= Work item =
Respond with nothing but the number of lines in this data that include the word "wreq".

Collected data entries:
'''

**src/logic/scs_pkg.sv**
```systemverilog
package scs_pkg;
   // Register bus and map
   localparam int         AVS_DW       = 32;
   localparam int         AVS_AW       = 5;
   localparam logic [4:0] ADDR_CTRL    = 5'h00;
   localparam logic [4:0] ADDR_FREQ    = 5'h04;
   localparam logic [4:0] ADDR_STATUS  = 5'h08;
   localparam logic [4:0] ADDR_IRQ_ST  = 5'h0C;
   localparam logic [4:0] ADDR_IRQ_MSK = 5'h10;

   // Field positions
   localparam int CTRL_SRC_LSB = 0;
   localparam int CTRL_DIV_LSB = 4;
   localparam int ST_CUR_LSB   = 0;
   localparam int ST_OST_BIT   = 4;
   localparam int ST_DEAD_BIT  = 5;
   localparam int ST_BUSY_BIT  = 6;
   localparam int ST_MODE_LSB  = 8;
   localparam int ST_RSEL_LSB  = 12;
   localparam int IRQ_SWITCH   = 0;
   localparam int IRQ_FAIL     = 1;
   localparam int IRQ_OST      = 2;
   localparam int IRQ_W        = 3;
   localparam logic [2:0] IMASK_RST = 3'h0;

   // Source select codes, shared by reset and run-time select
   localparam logic [2:0] OSC_HF_64   = 3'h0;
   localparam logic [2:0] OSC_EXT_PLL = 3'h2;
   localparam logic [2:0] OSC_LF      = 3'h5;
   localparam logic [2:0] OSC_HF_1    = 3'h6;
   localparam logic [2:0] OSC_EXT     = 3'h7;

   // External mode codes
   localparam logic [2:0] MODE_LP  = 3'h0;
   localparam logic [2:0] MODE_XT  = 3'h1;
   localparam logic [2:0] MODE_HS  = 3'h2;
   localparam logic [2:0] MODE_ECL = 3'h4;
   localparam logic [2:0] MODE_ECM = 3'h5;
   localparam logic [2:0] MODE_ECH = 3'h6;
   localparam logic [1:0] GAIN_LOW  = 2'h0;
   localparam logic [1:0] GAIN_MED  = 2'h1;
   localparam logic [1:0] GAIN_HIGH = 2'h2;

   // Fast oscillator frequency codes, 1 MHz up to 64 MHz
   localparam logic [3:0] FRQ_1MHZ  = 4'h0;
   localparam logic [3:0] FRQ_64MHZ = 4'h8;
   localparam logic [3:0] FRQ_MAX   = 4'h8;

   // Dividers: log2 of ratio, 9 gives 1:512
   localparam logic [3:0] DIV_LOG_MAX = 4'h9;
   localparam logic [3:0] CLKOUT_LOG  = 4'h2;
   localparam int         DIV_CNT_W   = 8;

   // Timing
   localparam int OST_COUNT     = 1024;
   localparam int OST_W         = 11;
   localparam int CLK_PERIOD_NS = 8;
   localparam int FAIL_TIME_NS  = 100000;
   localparam int FAIL_CYCLES   = FAIL_TIME_NS / CLK_PERIOD_NS;
   localparam int FAIL_W        = 16;

   typedef enum logic [1:0] {
      SRC_HF  = 2'h0,
      SRC_LF  = 2'h1,
      SRC_EXT = 2'h2,
      SRC_PLL = 2'h3
   } scs_src_e;

   // Unknown codes fall back to the fast internal oscillator
   function automatic scs_src_e decode_source(input logic [2:0] code);
      if (code == OSC_EXT_PLL) return SRC_PLL;
      else if (code == OSC_EXT) return SRC_EXT;
      else if (code == OSC_LF) return SRC_LF;
      else return SRC_HF;
   endfunction

   function automatic logic uses_ext(input scs_src_e src);
      return (src == SRC_EXT) || (src == SRC_PLL);
   endfunction

   function automatic logic is_crystal(input logic [2:0] mode);
      return (mode == MODE_LP) || (mode == MODE_XT) || (mode == MODE_HS);
   endfunction

   // Low below 500 kHz, medium to 16 MHz or 4 MHz, high above
   function automatic logic [1:0] ext_gain(input logic [2:0] mode);
      if ((mode == MODE_LP) || (mode == MODE_ECL)) return GAIN_LOW;
      else if ((mode == MODE_XT) || (mode == MODE_ECM)) return GAIN_MED;
      else return GAIN_HIGH;
   endfunction
endpackage

```
**src/logic/scs_sync.sv**
```systemverilog
`timescale 1ns/1ps
module scs_sync #(
   parameter int W = 1
) (
   input  wire logic         mclk,
   input  wire logic         sys_rst,
   input  wire logic [W-1:0] d,
   output logic      [W-1:0] q
);
   typedef struct packed {
      logic [W-1:0] meta;
      logic [W-1:0] sync;
   } scs_sync_s;

   scs_sync_s s_reg;
   scs_sync_s s_next;

   // Two stages; only the second stage leaves the module
   always_comb begin
      s_next      = s_reg;
      s_next.meta = d;
      s_next.sync = s_reg.meta;
   end

   always_ff @(posedge mclk or posedge sys_rst) begin
      if (sys_rst) begin
         s_reg <= '0;
      end else begin
         s_reg <= s_next;
      end
   end

   assign q = s_reg.sync;
endmodule

```
**src/logic/scs_div.sv**
```systemverilog
`timescale 1ns/1ps
module scs_div #(
   parameter int CNT_W = 8,
   parameter int LOG_W = 4
) (
   input  wire logic             mclk,
   input  wire logic             sys_rst,
   input  wire logic             lvl,
   input  wire logic [LOG_W-1:0] log_sel,
   output logic                  q
);
   typedef struct packed {
      logic [CNT_W-1:0] cnt;
      logic             prev;
      logic             q;
   } scs_div_s;

   scs_div_s s_reg;
   scs_div_s s_next;

   // Toggle every 2**(log_sel-1) rising edges; zero passes the input
   always_comb begin
      logic [CNT_W-1:0] lim;
      lim    = '0;
      s_next = s_reg;
      s_next.prev = lvl;
      if (log_sel == '0) begin
         s_next.q   = lvl;
         s_next.cnt = '0;
      end else begin
         lim = CNT_W'((32'd1 << (log_sel - 1'b1)) - 32'd1);
         if (lvl && !s_reg.prev) begin
            // A ratio lowered mid-count wraps at once, no long pulse
            if (s_reg.cnt >= lim) begin
               s_next.q   = ~s_reg.q;
               s_next.cnt = '0;
            end else begin
               s_next.cnt = s_reg.cnt + 1'b1;
            end
         end
      end
   end

   always_ff @(posedge mclk or posedge sys_rst) begin
      if (sys_rst) begin
         s_reg <= '0;
      end else begin
         s_reg <= s_next;
      end
   end

   assign q = s_reg.q;
endmodule

```
**src/logic/scs_clock_select.sv**
```systemverilog
`timescale 1ns/1ps
// What this block does
// RL1 - After every reset the start-up source comes from the reset select.
// RL2 - External sources run in the mode given by the external mode field.
// RL3 - Six external modes; clock modes by power: below 500k, to 16M, above.
// RL4 - Crystal modes: 32 kHz watch, medium gain to 4 MHz, high gain above.
// RL5 - Loss of the external clock forces the fast internal oscillator.
// RL6 - Fast internal frequency chosen by the frequency select register.
// RL7 - Slow internal oscillator is a fixed 31 kHz, selectable with code 101.
// RL8 - A times-four PLL path may clock the system from the external input.
// RL9 - Software run-time select picks external or internal system source.
// RL10 - Clock-out only when its enable is set and the pin is unused.
// RL11 - Clock-out runs at system clock divided by four.
// RL12 - Crystal modes wait 1024 oscillator edges after reset or wake.
// RL13 - Select code 010 chooses the external source through the PLL.
// RL14 - Divider select divides the fast internal clock from 1:1 to 1:512.
// RL15 - Source changes never glitch or cut short the system clock.
module scs_clock_select
   import scs_pkg::*;
#(
   parameter int FAIL_CYC = scs_pkg::FAIL_CYCLES
) (
   input  wire logic                       mclk,
   input  wire logic                       sys_rst,
   input  wire logic [scs_pkg::AVS_AW-1:0] avs_address,
   input  wire logic                       avs_read,
   input  wire logic                       avs_write,
   input  wire logic [scs_pkg::AVS_DW-1:0] avs_writedata,
   output logic      [scs_pkg::AVS_DW-1:0] avs_readdata,
   output logic                            avs_waitrequest,
   input  wire logic [2:0]                 cfg_reset_osc_select,
   input  wire logic [2:0]                 cfg_external_mode_select,
   input  wire logic                       cfg_clock_out_enable_n,
   input  wire logic                       wake_pulse,
   input  wire logic                       ext_osc_in,
   input  wire logic                       pll_clk_in,
   input  wire logic                       fast_osc_in,
   input  wire logic                       slow_osc_in,
   output logic                            sys_clk_out,
   output logic                            clkout_out,
   output logic                            clkout_oe,
   output logic                            irq,
   output logic      [3:0]                 fast_freq_out,
   output logic      [1:0]                 ext_gain_out,
   output logic                            ext_amp_en_out,
   output logic                            pll_enable_out
);
   typedef enum logic [3:0] {
      SW_LOAD = 4'b0001,
      SW_RUN  = 4'b0010,
      SW_OLD  = 4'b0100,
      SW_NEW  = 4'b1000
   } scs_sw_e;

   typedef struct packed {
      scs_sw_e           st;
      scs_src_e          cur;
      scs_src_e          tgt;
      logic [2:0]        rst_sel;
      logic [2:0]        ext_mode;
      logic              co_ok;
      logic [2:0]        src_code;
      logic [3:0]        div_sel;
      logic [3:0]        frq;
      logic [OST_W-1:0]  ost_cnt;
      logic              ost_done;
      logic [FAIL_W-1:0] idle_cnt;
      logic              ext_dead;
      logic              ext_prev;
      logic              sysclk;
      logic              co;
      logic              co_oe;
      logic              irq;
      logic [IRQ_W-1:0]  ist;
      logic [IRQ_W-1:0]  imask;
      logic              wreq;
      logic [AVS_DW-1:0] rdata;
      logic [1:0]        gain;
      logic              amp_en;
      logic              pll_en;
   } scs_state_s;

   scs_state_s s_reg;
   scs_state_s s_next;
   logic [3:0] pin_q;
   logic       hf_div;
   logic       co_div;

   // Every source pin is foreign to mclk
   scs_sync #(
      .W (4)
   ) u_sync (
      .mclk    (mclk),
      .sys_rst (sys_rst),
      .d       ({pll_clk_in, ext_osc_in, slow_osc_in, fast_osc_in}),
      .q       (pin_q)
   );

   // Post-divider on the fast internal oscillator
   scs_div #(
      .CNT_W (DIV_CNT_W),
      .LOG_W (4)
   ) u_hf_div (
      .mclk    (mclk),
      .sys_rst (sys_rst),
      .lvl     (pin_q[0]),
      .log_sel (s_reg.div_sel),
      .q       (hf_div)
   ); // RL14

   // Quarter-rate copy of the system clock for the pin
   scs_div #(
      .CNT_W (DIV_CNT_W),
      .LOG_W (4)
   ) u_co_div (
      .mclk    (mclk),
      .sys_rst (sys_rst),
      .lvl     (s_reg.sysclk),
      .log_sel (CLKOUT_LOG),
      .q       (co_div)
   ); // RL11

   function automatic logic src_level(input scs_src_e src,
                                      input logic [3:0] pins,
                                      input logic hf);
      case (src)
         SRC_LF:  return pins[1]; // RL7
         SRC_EXT: return pins[2];
         SRC_PLL: return pins[3]; // RL8
         default: return hf;
      endcase
   endfunction

   function automatic logic [3:0] clamp_div(input logic [3:0] v);
      return (v > DIV_LOG_MAX) ? DIV_LOG_MAX : v;
   endfunction

   // Whole block state: bus, start-up timer, monitor, switch sequencer
   always_comb begin
      logic [AVS_DW-1:0] rd;
      logic [IRQ_W-1:0]  ev;
      logic [IRQ_W-1:0]  clr;
      logic              wr_go;
      logic              e_ext;
      logic              cur_lv;
      logic              tgt_lv;
      logic              gate;
      logic              fail;
      scs_src_e          want;
      rd     = '0;
      ev     = '0;
      clr    = '0;
      s_next = s_reg;
      wr_go  = avs_write && !s_reg.wreq;
      e_ext  = pin_q[2] && !s_reg.ext_prev;
      cur_lv = src_level(s_reg.cur, pin_q, hf_div);
      tgt_lv = src_level(s_reg.tgt, pin_q, hf_div);
      gate   = !(uses_ext(s_reg.cur) && !s_reg.ost_done);
      fail   = uses_ext(s_reg.cur) && s_reg.ext_dead;
      want   = decode_source(s_reg.src_code); // RL13
      s_next.ext_prev = pin_q[2];

      // Register reads, answered one cycle after the request
      if (avs_address == ADDR_CTRL) begin
         rd[CTRL_SRC_LSB +: 3] = s_reg.src_code;
         rd[CTRL_DIV_LSB +: 4] = s_reg.div_sel;
      end else if (avs_address == ADDR_FREQ) begin
         rd[3:0] = s_reg.frq;
      end else if (avs_address == ADDR_STATUS) begin
         rd[ST_CUR_LSB +: 2]  = s_reg.cur;
         rd[ST_OST_BIT]       = s_reg.ost_done;
         rd[ST_DEAD_BIT]      = s_reg.ext_dead;
         rd[ST_BUSY_BIT]      = (s_reg.st != SW_RUN);
         rd[ST_MODE_LSB +: 3] = s_reg.ext_mode;
         rd[ST_RSEL_LSB +: 3] = s_reg.rst_sel;
      end else if (avs_address == ADDR_IRQ_ST) begin
         rd[IRQ_W-1:0] = s_reg.ist;
      end else if (avs_address == ADDR_IRQ_MSK) begin
         rd[IRQ_W-1:0] = s_reg.imask;
      end
      if (s_reg.wreq && (avs_read || avs_write)) begin
         s_next.wreq  = 1'b0;
         s_next.rdata = avs_read ? rd : '0;
      end else begin
         s_next.wreq  = 1'b1;
      end

      // Writes land at the edge where waitrequest is seen low
      if (wr_go) begin
         if (avs_address == ADDR_CTRL) begin
            s_next.src_code = avs_writedata[CTRL_SRC_LSB +: 3]; // RL9
            s_next.div_sel  = clamp_div(avs_writedata[CTRL_DIV_LSB +: 4]);
         end else if (avs_address == ADDR_FREQ) begin
            // Reserved codes are dropped, old frequency kept
            if (avs_writedata[3:0] <= FRQ_MAX) begin
               s_next.frq = avs_writedata[3:0]; // RL6
            end
         end else if (avs_address == ADDR_IRQ_ST) begin
            clr = avs_writedata[IRQ_W-1:0];
         end else if (avs_address == ADDR_IRQ_MSK) begin
            s_next.imask = avs_writedata[IRQ_W-1:0];
         end
      end

      // Fail-safe watchdog on external edges
      if (e_ext) begin
         s_next.idle_cnt = '0;
         s_next.ext_dead = 1'b0;
      end else if (s_reg.idle_cnt != FAIL_W'(FAIL_CYC - 1)) begin
         s_next.idle_cnt = s_reg.idle_cnt + 1'b1;
      end else begin
         s_next.ext_dead = 1'b1; // RL5
      end

      // Start-up timer; EC modes need none
      if (s_reg.st != SW_LOAD) begin
         if (!is_crystal(s_reg.ext_mode)) begin
            s_next.ost_done = 1'b1;
            s_next.ost_cnt  = '0;
         end else if (wake_pulse) begin
            s_next.ost_done = 1'b0; // RL12
            s_next.ost_cnt  = '0;
         end else if (!s_reg.ost_done && e_ext) begin
            if (s_reg.ost_cnt == OST_W'(OST_COUNT - 1)) begin
               s_next.ost_done = 1'b1; // RL12
               ev[IRQ_OST]     = 1'b1;
            end else begin
               s_next.ost_cnt = s_reg.ost_cnt + 1'b1;
            end
         end
      end

      // Switch sequencer: park low on old, leave on a low new source
      case (s_reg.st)
         SW_LOAD: begin
            s_next.rst_sel  = cfg_reset_osc_select; // RL1
            s_next.src_code = cfg_reset_osc_select; // RL1
            s_next.ext_mode = cfg_external_mode_select; // RL2
            s_next.co_ok    = !cfg_clock_out_enable_n &&
                              !is_crystal(cfg_external_mode_select); // RL10
            s_next.frq      = (cfg_reset_osc_select == OSC_HF_1) ?
                              FRQ_1MHZ : FRQ_64MHZ;
            s_next.ost_done = !is_crystal(cfg_external_mode_select);
            s_next.ost_cnt  = '0;
            s_next.st       = SW_RUN;
         end
         SW_RUN: begin
            s_next.sysclk = cur_lv && gate;
            if (fail) begin
               s_next.tgt     = SRC_HF; // RL5
               s_next.sysclk  = 1'b0;
               s_next.st      = SW_NEW;
               ev[IRQ_FAIL]   = 1'b1;
            end else if ((want != s_reg.cur) &&
                         !(uses_ext(want) && s_reg.ext_dead)) begin
               s_next.tgt = want; // RL9
               s_next.st  = SW_OLD;
            end
         end
         SW_OLD: begin
            s_next.sysclk = cur_lv && gate;
            if (fail) begin
               // A dead clock held high is no runt when dropped
               s_next.tgt     = SRC_HF; // RL5
               s_next.sysclk  = 1'b0;
               s_next.st      = SW_NEW;
               ev[IRQ_FAIL]   = 1'b1;
            end else if (!(cur_lv && gate)) begin
               s_next.st = SW_NEW; // RL15
            end
         end
         SW_NEW: begin
            s_next.sysclk = 1'b0;
            if (uses_ext(s_reg.tgt) && s_reg.ext_dead) begin
               s_next.tgt   = SRC_HF; // RL5
               ev[IRQ_FAIL] = 1'b1;
            end else if (!tgt_lv &&
                         (!uses_ext(s_reg.tgt) || s_reg.ost_done)) begin
               s_next.cur     = s_reg.tgt; // RL15
               s_next.st      = SW_RUN;
               ev[IRQ_SWITCH] = 1'b1;
            end
         end
         default: begin
            s_next.st = SW_LOAD;
         end
      endcase

      // Pin and analog controls, set over clear on the sticky bits
      s_next.co     = s_reg.co_ok && co_div; // RL11
      s_next.co_oe  = s_reg.co_ok; // RL10
      s_next.gain   = ext_gain(s_next.ext_mode); // RL3
      s_next.amp_en = is_crystal(s_next.ext_mode) &&
                      (s_next.st != SW_LOAD); // RL4
      s_next.pll_en = (s_next.cur == SRC_PLL) ||
                      (s_next.tgt == SRC_PLL); // RL8
      s_next.ist    = (s_reg.ist & ~clr) | ev;
      s_next.irq    = |(s_next.ist & s_next.imask);
   end

   always_ff @(posedge mclk or posedge sys_rst) begin
      if (sys_rst) begin
         s_reg          <= '0;
         s_reg.st       <= SW_LOAD;
         s_reg.cur      <= SRC_HF;
         s_reg.tgt      <= SRC_HF;
         s_reg.ext_mode <= MODE_ECH;
         s_reg.frq      <= FRQ_64MHZ;
         s_reg.imask    <= IMASK_RST;
         s_reg.wreq     <= 1'b1;
      end else begin
         s_reg <= s_next;
      end
   end

   // All outputs straight from state flops
   assign avs_readdata    = s_reg.rdata;
   assign avs_waitrequest = s_reg.wreq;
   assign sys_clk_out     = s_reg.sysclk;
   assign clkout_out      = s_reg.co;
   assign clkout_oe       = s_reg.co_oe;
   assign irq             = s_reg.irq;
   assign fast_freq_out   = s_reg.frq;
   assign ext_gain_out    = s_reg.gain;
   assign ext_amp_en_out  = s_reg.amp_en;
   assign pll_enable_out  = s_reg.pll_en;
endmodule

```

'''

= Expected answer =
7